▶ [Brief]
From the entries below, extract every line that includes the word "else".

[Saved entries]
####################
Context: an optimization exercise on an open-source flow, tuned for small area, a short achievable clock period and few clock cycles. The choices shown serve that exercise and are no tape-out recipe. Where RTL was checked, it was by simulation tests only, not by an equivalence proof against the original. Function not checked in run 2: the RTL went through the layout flow alone. Power and IR drop assume default switching activity.

File: design.v
module lane_fold (
    input  wire        clk,
    input  wire        rst,
    input  wire        in_valid,
    output wire        in_ready,
    input  wire        in_first,
    input  wire [47:0] in_s,
    input  wire [7:0]  in_ea,
    input  wire [7:0]  in_eb,
    input  wire [9:0]  in_anchor,
    output reg         out_valid,
    output reg  [47:0] out_acc,
    output reg         out_sticky,
    output reg         out_loss,
    output reg         out_sat
);
    assign in_ready = 1'b1;
    reg        s1_valid;
    reg        s1_first;
    reg [47:0] s1_s;
    reg [9:0]  s1_ds;         
    reg [9:0]  s1_dc;
    wire [10:0] op_a = {{3{in_ea[7]}}, in_ea};
    wire [10:0] op_b = {{3{in_eb[7]}}, in_eb};
    wire [10:0] op_c = ~{in_anchor[9], in_anchor};
    wire [10:0] csa_s = op_a ^ op_b ^ op_c;
    wire [10:0] csa_c = (op_a & op_b) | (op_a & op_c) | (op_b & op_c);
    always @(posedge clk) begin
        if (rst) s1_valid <= 1'b0;
        else     s1_valid <= in_valid;
        s1_first  <= in_first;
        s1_s      <= in_s;
        s1_ds     <= csa_s[9:0];             
        s1_dc     <= csa_c[9:0];
    end
    wire [48:0] t;
    wire        loss, force_sat;
    fold_shift u_shift (
        .valid(s1_valid), .s(s1_s), .ds(s1_ds), .dc(s1_dc),
        .t(t), .loss(loss), .force_sat(force_sat)
    );
    reg        s2_valid;
    reg        s2_first;
    reg [48:0] s2_t;
    reg        s2_loss;
    reg        s2_force;
    reg        s2_sgn;
    always @(posedge clk) begin
        if (rst) s2_valid <= 1'b0;
        else     s2_valid <= s1_valid;
        s2_first <= s1_first & s1_valid;
        s2_t     <= t;
        s2_loss  <= loss;
        s2_force <= force_sat;
        s2_sgn   <= s1_s[47];
    end
    wire [47:0] acc_next;
    wire        sat;
    fold_add u_add (
        .acc(out_acc), .first(s2_first), .t(s2_t), .cin(s2_sgn & s2_loss),
        .force_sat(s2_force), .sgn(s2_sgn), .acc_next(acc_next), .sat(sat)
    );
    wire sticky_next = (s2_first ? 1'b0 : out_sticky) | (s2_loss & s2_valid);
    always @(posedge clk) begin
        if (rst) out_valid <= 1'b0;
        else     out_valid <= s2_valid;
        out_acc    <= acc_next;
        out_sticky <= sticky_next;
        out_loss   <= s2_loss;
        out_sat    <= sat;
    end
endmodule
####################
▶ [Result of the exercise]
        else     s1_valid <= in_valid;
        else     s2_valid <= s1_valid;
        else     out_valid <= s2_valid;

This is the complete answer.